Top of Records for the exercise

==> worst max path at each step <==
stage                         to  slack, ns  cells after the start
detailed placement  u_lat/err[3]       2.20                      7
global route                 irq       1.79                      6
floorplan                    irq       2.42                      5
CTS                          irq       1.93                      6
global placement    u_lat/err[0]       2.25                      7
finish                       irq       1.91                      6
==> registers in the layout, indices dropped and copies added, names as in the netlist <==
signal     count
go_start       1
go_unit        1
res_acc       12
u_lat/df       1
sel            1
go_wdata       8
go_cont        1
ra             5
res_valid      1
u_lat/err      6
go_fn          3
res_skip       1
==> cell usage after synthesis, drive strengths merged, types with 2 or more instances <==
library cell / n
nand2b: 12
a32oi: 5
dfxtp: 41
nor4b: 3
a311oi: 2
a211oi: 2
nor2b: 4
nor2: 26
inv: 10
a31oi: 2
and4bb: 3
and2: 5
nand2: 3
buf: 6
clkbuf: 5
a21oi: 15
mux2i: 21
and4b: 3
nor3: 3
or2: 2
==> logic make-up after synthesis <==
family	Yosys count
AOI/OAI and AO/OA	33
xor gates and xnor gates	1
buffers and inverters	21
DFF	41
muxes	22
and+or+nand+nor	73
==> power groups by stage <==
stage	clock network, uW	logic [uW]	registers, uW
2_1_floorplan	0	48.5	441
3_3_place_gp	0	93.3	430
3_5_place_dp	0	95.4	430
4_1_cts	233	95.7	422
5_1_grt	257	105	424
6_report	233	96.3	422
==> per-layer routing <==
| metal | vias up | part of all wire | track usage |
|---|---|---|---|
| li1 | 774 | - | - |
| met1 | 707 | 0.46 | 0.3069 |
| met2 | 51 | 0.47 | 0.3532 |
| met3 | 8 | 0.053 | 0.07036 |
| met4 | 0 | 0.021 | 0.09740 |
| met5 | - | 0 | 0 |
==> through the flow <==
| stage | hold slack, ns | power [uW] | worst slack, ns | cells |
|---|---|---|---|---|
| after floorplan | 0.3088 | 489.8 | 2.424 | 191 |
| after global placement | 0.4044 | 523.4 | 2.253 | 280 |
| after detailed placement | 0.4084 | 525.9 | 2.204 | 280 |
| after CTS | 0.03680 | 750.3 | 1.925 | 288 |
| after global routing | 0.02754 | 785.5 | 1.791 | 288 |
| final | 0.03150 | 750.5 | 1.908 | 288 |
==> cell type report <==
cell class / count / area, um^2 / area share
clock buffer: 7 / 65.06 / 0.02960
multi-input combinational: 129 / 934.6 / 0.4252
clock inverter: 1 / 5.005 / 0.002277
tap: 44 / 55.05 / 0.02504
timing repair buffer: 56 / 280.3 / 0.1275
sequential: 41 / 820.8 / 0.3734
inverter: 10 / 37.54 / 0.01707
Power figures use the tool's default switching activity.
[src/rtl/uart_char_rx.sv]
module uart_char_rx #(
  parameter int DATA_W      = 8,
  parameter int OS          = 16,
  parameter int FIFO_DEPTH  = 2,
  parameter int SYNC_STAGES = 2
) (
  input  logic              clk_i,
  input  logic              rst_ni,
  input  logic              rx_i,
  input  logic              tick16_i,
  input  logic              rx_en_i,
  input  logic              nine_bit_i,
  input  logic              addr_det_i,
  input  logic              invert_i,
  input  logic              rd_i,
  output logic [DATA_W-1:0] data_o,
  output logic              bit9_o,
  output logic              frame_err_o,
  output logic              rx_irq_o,
  output logic              overrun_o
);
  localparam int ENT_W = DATA_W + 2;

  logic              line, done, c_bit9, c_ferr, keep, room, push, ovr_q;
  logic              empty, full;
  logic [DATA_W-1:0] c_data;
  logic [ENT_W-1:0]  head;

  uart_rx_line #(.STAGES(SYNC_STAGES)) u_line (
    .clk_i, .rst_ni, .rx_i, .invert_i, .line_o(line)
  );

  uart_rx_fsm #(.DATA_W(DATA_W), .OS(OS)) u_fsm (
    .clk_i, .rst_ni,
    .en_i   (rx_en_i),
    .stall_i(ovr_q),
    .line_i (line),
    .tick_i (tick16_i),
    .nine_i (nine_bit_i),
    .done_o (done),
    .data_o (c_data),
    .bit9_o (c_bit9),
    .ferr_o (c_ferr)
  );

  assign keep = !(addr_det_i && nine_bit_i && !c_bit9);
  assign room = !full || (rd_i && !empty);
  assign push = done && keep && room && !ovr_q;

  always_ff @(posedge clk_i or negedge rst_ni) begin
    if (!rst_ni)                  ovr_q <= 1'b0;
    else if (!rx_en_i)            ovr_q <= 1'b0;
    else if (done && keep && !room) ovr_q <= 1'b1;
  end

  uart_rx_fifo #(.WIDTH(ENT_W), .DEPTH(FIFO_DEPTH)) u_fifo (
    .clk_i, .rst_ni,
    .flush_i(!rx_en_i),
    .push_i (push),
    .wdata_i({c_ferr, c_bit9, c_data}),
    .pop_i  (rd_i),
    .head_o (head),
    .empty_o(empty),
    .full_o (full)
  );

  assign data_o      = head[DATA_W-1:0];
  assign bit9_o      = head[DATA_W];
  assign frame_err_o = head[DATA_W+1];
  assign rx_irq_o    = !empty;
  assign overrun_o   = ovr_q;

  AST_EN_LOW_FLUSHES: assert property (@(posedge clk_i) disable iff (!rst_ni)
    !rx_en_i |=> (!rx_irq_o && !overrun_o));
  AST_OVR_STICKY: assert property (@(posedge clk_i) disable iff (!rst_ni)
    (overrun_o && rx_en_i) |=> overrun_o);
  AST_OVR_NEEDS_FULL: assert property (@(posedge clk_i) disable iff (!rst_ni)
    $rose(overrun_o) |-> $past(rx_irq_o));
endmodule

[config.mk]
export PLATFORM = sky130hd
export DESIGN_NAME = uart_char_rx
export DESIGN_NICKNAME = d
export VERILOG_FILES = /design/src/rtl/uart_rx_pkg.sv /design/src/rtl/uart_rx_line.sv /design/src/rtl/uart_rx_fsm.sv /design/src/rtl/uart_rx_fifo.sv /design/src/rtl/uart_char_rx.sv
export SDC_FILE = /design/constraint.sdc
export NUM_CORES = 1
export LEC_CHECK = 0
export ABC_AREA = 1
export BUFFER_PORTS_ARGS = -buffer_cell sky130_fd_sc_hd__buf_2
export CAP_MARGIN = 20
export CELL_PAD_IN_SITES_DETAIL_PLACEMENT = 1
export CELL_PAD_IN_SITES_GLOBAL_PLACEMENT = 2
export CORE_MARGIN = 1
export CORE_UTILIZATION = 31
export CTS_BUF_LIST = sky130_fd_sc_hd__clkbuf_16
export CTS_CLUSTER_SIZE = 28
export DETAILED_ROUTE_END_ITERATION = 10
export PLACE_DENSITY = 0.75
export SLEW_MARGIN = 20
export SYNTH_ARGS = -nofsm -noshare
export SYNTH_HDL_FRONTEND = slang
export SYNTH_SLANG_ARGS = --single-unit
[constraint.sdc]
create_clock -name clk_i -period 1.4 [get_ports clk_i]
set_input_delay 0.07 -clock clk_i [delete_from_list [all_inputs] [get_ports clk_i]]
set_output_delay 0.07 -clock clk_i [all_outputs]
set_load 0.005 [all_outputs]
`config.mk`:
```
export PLATFORM = sky130hd
export DESIGN_NAME = uart_rxq
export DESIGN_NICKNAME = d
export VERILOG_FILES = /design/src/rtl/uart_rxq_pkg.sv /design/src/rtl/uart_rxq_store.sv /design/src/rtl/uart_rxq_ctrl.sv /design/src/rtl/uart_rxq.sv
export SDC_FILE = /design/constraint.sdc
export NUM_CORES = 1
export LEC_CHECK = 0
export BUFFER_PORTS_ARGS = -buffer_cell sky130_fd_sc_hd__clkbuf_2
export CORE_MARGIN = 2
export CORE_UTILIZATION = 30
export DETAILED_ROUTE_END_ITERATION = 16
export SKIP_CTS_REPAIR_TIMING = 1
export SLEW_MARGIN = 5
export SYNTH_ARGS = -nofsm -noshare
export SYNTH_HDL_FRONTEND = slang
export SYNTH_HIERARCHICAL = 1
export SYNTH_SLANG_ARGS = --single-unit
```
`constraint.sdc`:
```
create_clock -name clk -period 4.62 [get_ports clk]
set_input_delay 0.231 -clock clk [delete_from_list [all_inputs] [get_ports clk]]
set_output_delay 0.231 -clock clk [all_outputs]
set_load 0.005 [all_outputs]
```
`src/rtl/uart_rxq_pkg.sv`:
```
package uart_rxq_pkg;
  typedef struct packed {
    logic push;      // write wrData into the queue tail
    logic pop;       // drop the head entry
    logic flush;     // empty queue and holding register
    logic holdLoad;  // load the single holding register
    logic zeroData;  // write a zero byte instead of rxByte
  } rxqStrobe_t;
endpackage

```
`src/rtl/uart_rxq_store.sv`:
```
module uart_rxq_store
  import uart_rxq_pkg::*;
#(
  parameter int DEPTH = 16,
  parameter int DW    = 8
) (
  input  logic                         clk,
  input  logic                         rstN,
  input  rxqStrobe_t                   stb,
  input  logic [DW-1:0]                rxByte,
  input  logic                         fifoEn,
  output logic [$clog2(DEPTH+1)-1:0]   fifoCount,
  output logic [DW-1:0]                rdData
);
  localparam int AW = $clog2(DEPTH);
  localparam int CW = $clog2(DEPTH+1);

  logic [DW-1:0] mem [DEPTH];
  logic [AW-1:0] wrPtr, rdPtr;
  logic [CW-1:0] cnt;
  logic [DW-1:0] holdReg;
  logic [DW-1:0] wrData;

  assign wrData = stb.zeroData ? '0 : rxByte;

  function automatic logic [AW-1:0] bump(input logic [AW-1:0] p);
    return (p == AW'(DEPTH-1)) ? '0 : p + 1'b1;
  endfunction

  for (genvar g = 0; g < DEPTH; g++) begin : gEntry
    always_ff @(posedge clk) begin
      if (stb.push && !stb.flush && wrPtr == AW'(g)) mem[g] <= wrData;
    end
  end

  always_ff @(posedge clk or negedge rstN) begin
    if (!rstN) begin
      wrPtr   <= '0;
      rdPtr   <= '0;
      cnt     <= '0;
      holdReg <= '0;
    end else if (stb.flush) begin
      wrPtr   <= '0;
      rdPtr   <= '0;
      cnt     <= '0;
      holdReg <= '0;
    end else begin
      if (stb.push) wrPtr <= bump(wrPtr);
      if (stb.pop)  rdPtr <= bump(rdPtr);
      cnt <= cnt + CW'(stb.push) - CW'(stb.pop);
      if (stb.holdLoad) holdReg <= wrData;
    end
  end

  assign fifoCount = cnt;
  assign rdData    = fifoEn ? ((cnt == '0) ? '0 : mem[rdPtr]) : holdReg;

  p_count_bound_r2: assert property (@(posedge clk) disable iff (!rstN)
    cnt <= CW'(DEPTH));
  p_no_push_full_r4: assert property (@(posedge clk) disable iff (!rstN)
    !(stb.push && !stb.pop && cnt == CW'(DEPTH)));
  p_no_pop_empty_r8: assert property (@(posedge clk) disable iff (!rstN)
    !(stb.pop && cnt == '0));
endmodule

```
`src/rtl/uart_rxq_ctrl.sv`:
```
module uart_rxq_ctrl
  import uart_rxq_pkg::*;
#(
  parameter int DEPTH    = 16,
  parameter int TO_CHARS = 4,
  parameter int LVL1     = 4,
  parameter int LVL2     = 8,
  parameter int LVL3     = 14
) (
  input  logic                       clk,
  input  logic                       rstN,
  input  logic                       rxValid,
  input  logic                       breakEvt,
  input  logic                       fcrWr,
  input  logic [7:0]                 fcrData,
  input  logic                       rbrRd,
  input  logic                       lsrRd,
  input  logic                       charTick,
  input  logic [$clog2(DEPTH+1)-1:0] fifoCount,
  output rxqStrobe_t                 stb,
  output logic                       fifoEn,
  output logic                       dataReady,
  output logic                       overrun,
  output logic                       breakFlag,
  output logic                       timeoutPend,
  output logic                       trigHit,
  output logic                       txFlush
);
  localparam int CW = $clog2(DEPTH+1);
  localparam int TW = (TO_CHARS > 1) ? $clog2(TO_CHARS) : 1;

  logic          fifoEnQ, drQ, oeQ, biQ, pendQ, armedQ, txQ;
  logic [1:0]    trigSel;
  logic [TW-1:0] toCnt;

  logic evOk, modeChg, flushReq, anyPush, rxIn, pop, room, push, lost;
  logic nfOverrun, emptied, restart, disarm, expire;
  logic [CW-1:0] nextCount, lvl;
  logic unusedFcr;

  assign unusedFcr = ^fcrData[5:3];

  assign evOk      = !fcrWr;
  assign modeChg   = fcrWr && (fcrData[0] != fifoEnQ);
  assign flushReq  = fcrWr && (fcrData[1] || modeChg);
  assign anyPush   = evOk && (rxValid || breakEvt);
  assign rxIn      = evOk && rxValid && !breakEvt;
  assign pop       = evOk && fifoEnQ && rbrRd && (fifoCount != '0);
  assign room      = (fifoCount < CW'(DEPTH)) || pop;
  assign push      = fifoEnQ && anyPush && room;
  assign lost      = fifoEnQ && anyPush && !room;
  assign nextCount = fifoCount + CW'(push) - CW'(pop);
  assign nfOverrun = !fifoEnQ && anyPush && drQ && !rbrRd;
  assign emptied   = fifoEnQ ? (pop && nextCount == '0) : (evOk && rbrRd);

  // timeout window
  assign restart = fifoEnQ && (rxIn || (pop && nextCount != '0));
  assign disarm  = pop && (nextCount == '0);
  assign expire  = armedQ && evOk && charTick && (toCnt == TW'(TO_CHARS-1))
                   && !restart && !disarm;

  always_comb begin
    stb          = '0;
    stb.push     = push;
    stb.pop      = pop;
    stb.flush    = flushReq;
    stb.holdLoad = !fifoEnQ && anyPush;
    stb.zeroData = breakEvt;
  end

  always_comb begin
    unique case (trigSel)
      2'b00:   lvl = CW'(1);
      2'b01:   lvl = CW'(LVL1);
      2'b10:   lvl = CW'(LVL2);
      default: lvl = CW'(LVL3);
    endcase
  end

  always_ff @(posedge clk or negedge rstN) begin
    if (!rstN) begin
      fifoEnQ <= 1'b0;
      trigSel <= 2'b00;
      drQ     <= 1'b0;
      oeQ     <= 1'b0;
      biQ     <= 1'b0;
      pendQ   <= 1'b0;
      armedQ  <= 1'b0;
      toCnt   <= '0;
      txQ     <= 1'b0;
    end else if (fcrWr) begin
      fifoEnQ <= fcrData[0];
      if (fcrData[0]) trigSel <= fcrData[7:6];
      txQ <= fcrData[2] || modeChg;
      if (flushReq) begin
        drQ    <= 1'b0;
        biQ    <= 1'b0;
        pendQ  <= 1'b0;
        armedQ <= 1'b0;
        toCnt  <= '0;
      end
    end else begin
      txQ <= 1'b0;
      if (lost || nfOverrun) oeQ <= 1'b1;
      else if (lsrRd)        oeQ <= 1'b0;
      if (breakEvt)                biQ <= 1'b1;
      else if (lsrRd || emptied)   biQ <= 1'b0;
      if (anyPush)      drQ <= 1'b1;
      else if (emptied) drQ <= 1'b0;
      if (fifoEnQ && rbrRd)                  pendQ <= 1'b0;
      else if (expire && fifoCount != '0)    pendQ <= 1'b1;
      if (restart) begin
        armedQ <= 1'b1;
        toCnt  <= '0;
      end else if (disarm) begin
        armedQ <= 1'b0;
        toCnt  <= '0;
      end else if (armedQ && charTick) begin
        if (toCnt == TW'(TO_CHARS-1)) begin
          armedQ <= 1'b0;
          toCnt  <= '0;
        end else begin
          toCnt <= toCnt + 1'b1;
        end
      end
    end
  end

  assign fifoEn      = fifoEnQ;
  assign dataReady   = drQ;
  assign overrun     = oeQ;
  assign breakFlag   = biQ;
  assign timeoutPend = pendQ;
  assign txFlush     = txQ;
  assign trigHit     = fifoEnQ ? (fifoCount >= lvl) : drQ;

  p_pend_only_queued_r13: assert property (@(posedge clk) disable iff (!rstN)
    timeoutPend |-> fifoEnQ);
  p_dr_tracks_count_r8: assert property (@(posedge clk) disable iff (!rstN)
    fifoEnQ |-> (dataReady == (fifoCount != '0)));
  p_read_clears_pend_r7: assert property (@(posedge clk) disable iff (!rstN)
    (rbrRd && !fcrWr && fifoEnQ) |=> !timeoutPend);
  p_lost_sets_oe_r4: assert property (@(posedge clk) disable iff (!rstN)
    lost |=> overrun);
  p_lsr_clears_r12: assert property (@(posedge clk) disable iff (!rstN)
    (lsrRd && !fcrWr && !rxValid && !breakEvt) |=> (!overrun && !breakFlag));
  p_break_sets_r9: assert property (@(posedge clk) disable iff (!rstN)
    (breakEvt && !fcrWr) |=> (breakFlag && dataReady));
endmodule

```
`src/rtl/uart_rxq.sv`:
```
module uart_rxq
  import uart_rxq_pkg::*;
#(
  parameter int DEPTH    = 16,
  parameter int DW       = 8,
  parameter int TO_CHARS = 4,
  parameter int LVL1     = 4,
  parameter int LVL2     = 8,
  parameter int LVL3     = 14
) (
  input  logic                       clk,
  input  logic                       rstN,
  input  logic                       rxValid,
  input  logic [DW-1:0]              rxByte,
  input  logic                       breakEvt,
  input  logic                       fcrWr,
  input  logic [7:0]                 fcrData,
  input  logic                       rbrRd,
  input  logic                       lsrRd,
  input  logic                       charTick,
  output logic [DW-1:0]              rdData,
  output logic [$clog2(DEPTH+1)-1:0] count,
  output logic                       dataReady,
  output logic                       overrun,
  output logic                       breakFlag,
  output logic                       timeoutPend,
  output logic                       trigHit,
  output logic                       txFlush
);
  localparam int CW = $clog2(DEPTH+1);

  rxqStrobe_t    stb;
  logic          fifoEn;
  logic [CW-1:0] fifoCount;

  uart_rxq_ctrl #(
    .DEPTH(DEPTH), .TO_CHARS(TO_CHARS), .LVL1(LVL1), .LVL2(LVL2), .LVL3(LVL3)
  ) ctrl_i (
    .clk(clk), .rstN(rstN), .rxValid(rxValid), .breakEvt(breakEvt),
    .fcrWr(fcrWr), .fcrData(fcrData), .rbrRd(rbrRd), .lsrRd(lsrRd),
    .charTick(charTick), .fifoCount(fifoCount), .stb(stb), .fifoEn(fifoEn),
    .dataReady(dataReady), .overrun(overrun), .breakFlag(breakFlag),
    .timeoutPend(timeoutPend), .trigHit(trigHit), .txFlush(txFlush)
  );

  uart_rxq_store #(.DEPTH(DEPTH), .DW(DW)) store_i (
    .clk(clk), .rstN(rstN), .stb(stb), .rxByte(rxByte), .fifoEn(fifoEn),
    .fifoCount(fifoCount), .rdData(rdData)
  );

  assign count = fifoEn ? fifoCount : CW'(dataReady);

  p_flush_empties_r10: assert property (@(posedge clk) disable iff (!rstN)
    (fcrWr && fcrData[1]) |=> (count == '0 && !dataReady && !timeoutPend));
  p_empty_read_zero_r8: assert property (@(posedge clk) disable iff (!rstN)
    (fifoEn && count == '0) |-> (rdData == '0));
  p_tx_pulse_r11: assert property (@(posedge clk) disable iff (!rstN)
    txFlush |=> !txFlush || $past(fcrWr));
endmodule

```
==> impl_metrics.env, run 1 <==
export IMPL_status="completed"
export IMPL_final_setup_tns_ps=0
export IMPL_synth_cell_types=52
export IMPL_arrival_ps=3850
export IMPL_use_met1=0.1399
export IMPL_drtPass1Iterations=5
export IMPL_p_per_area_mw_per_mm2=428.4
export IMPL_met3_usage=0.02813
export IMPL_fin_nets=562
export IMPL_cts_sinks=160
export IMPL_min_path_type="input pin to flip-flop"
export IMPL_synth_area_top_cells="edfxtp_1 53%, dfrtp_1 11%, mux4_2 7.1%, mux2i_1 4.0%, ha_1 3.8%"
export IMPL_stdcell_area_sq_mm=0.008300
export IMPL_multi_input_area_sq_mm=0.002362
export IMPL_max_freq_ghz=0.2808
export IMPL_finish_utilization=0.3515
export IMPL_cap_violations=0
export IMPL_syn_cell_area_sq_mm=0.007256
export IMPL_crit_path_end_kind="flip-flop"
export IMPL_io_buffer_count=39
export IMPL_slowest_stage="or4b_4"
export IMPL_fin_worst_skew_ps=8.859
export IMPL_synth_seq_area_share=0.6401
export IMPL_ys_flop_type="edfxtp_1"
export IMPL_routedWlPerCell_microns=16.94
export IMPL_grt_max_degree=33
export IMPL_cts_buffer_depth=2
export IMPL_num_fill_cells=2264
export IMPL_synth_fp_nets=519
export IMPL_cts_htree_levels=4
export IMPL_dieArea_sq_mm=0.02545
export IMPL_cpMostUsedCell="ha_1"
export IMPL_finalCritPeriodShare=0.7708
export IMPL_num_rows=56
export IMPL_path_clk_slew_ps=70
export IMPL_via_per_inst=4.717
export IMPL_cts_tree="done"
export IMPL_slowest_delay_ps=500
export IMPL_synth_edf_count=128
export IMPL_path_delay_family="simple AND/OR/NAND/NOR gates"
export IMPL_synth_largest_area_cell="edfxtp_1"
export IMPL_totalWireLength_microns=14330
export IMPL_relSlewSlack=0.2296
export IMPL_synthCells=471
export IMPL_antennaDiodeCount=0
export IMPL_grt_pass1_wl_microns=22900
export IMPL_seq_area_sq_mm=0.004646
export IMPL_drive_gt1_frac=0.2125
export IMPL_areaGrowthSynthToFinish_pct=14.40
export IMPL_start_kind="flip-flop"
export IMPL_die_w_microns=159.5
export IMPL_grt_pass1_vias=4195
export IMPL_layout_common_cells="128 x edfxtp_1, 44 x nor2_1, 39 x clkbuf_2"
export IMPL_worstPathCellList="inv_1 > ha_1 > or4b_4 > nand2_1 > nor2_1 > ha_1 > inv_1 > ha_1 > fa_1 > xor2_1 > or3_1 > nor4_1 > o21ai_0"
export IMPL_final_common_cell="edfxtp_1"
export IMPL_fin_crit_ps=3561
export IMPL_ctsRootBufferMaster="clkbuf_16"
export IMPL_crit_type="flip-flop to flip-flop"
export IMPL_place_gp_congestion=0.7447
export IMPL_ir_worst_vdd_uv=342.8
export IMPL_vias=3991
export IMPL_grt_use_total=0.1176
export IMPL_finalSetupViolCount=0
export IMPL_busiest_layer="met2"
export IMPL_start_util=0.3073
export IMPL_clock_latency_ps=420
export IMPL_dieHeight_microns=159.5
export IMPL_antenna_found_initial=0
export IMPL_numCtsBuffers=17
export IMPL_path_buf_inv=2
export IMPL_dp_hpwl_microns=9637
export IMPL_core_area_sq_mm=0.02361
export IMPL_synth_top_cell_area_share=0.5297
export IMPL_required_ps=4910
export IMPL_syn_avg_cell_area_sq_um=15.40
export IMPL_cp_max_fo=7
export IMPL_synth_seq_cells=160
export IMPL_grt_overflow_total=0
export IMPL_p_leak_uw=0.002921
export IMPL_drtIter0Drc=217
export IMPL_rsz0062_at_grt="no"
export IMPL_pin_count=43
export IMPL_tightest_slew_ps=1153
export IMPL_yosys_warnings=6
export IMPL_async_reset_ff_frac=0.2000
export IMPL_hold_viol_final=0
export IMPL_met2_usage=0.2082
export IMPL_post_dp_cell_area_sq_mm=0.007752
export IMPL_drtAntennaViolNets=0
export IMPL_drc=0
export IMPL_finalMaxSlewViolations=0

Bottom of Records for the exercise

A count alone is required. How many lines in the entries contain the string "registers"?

2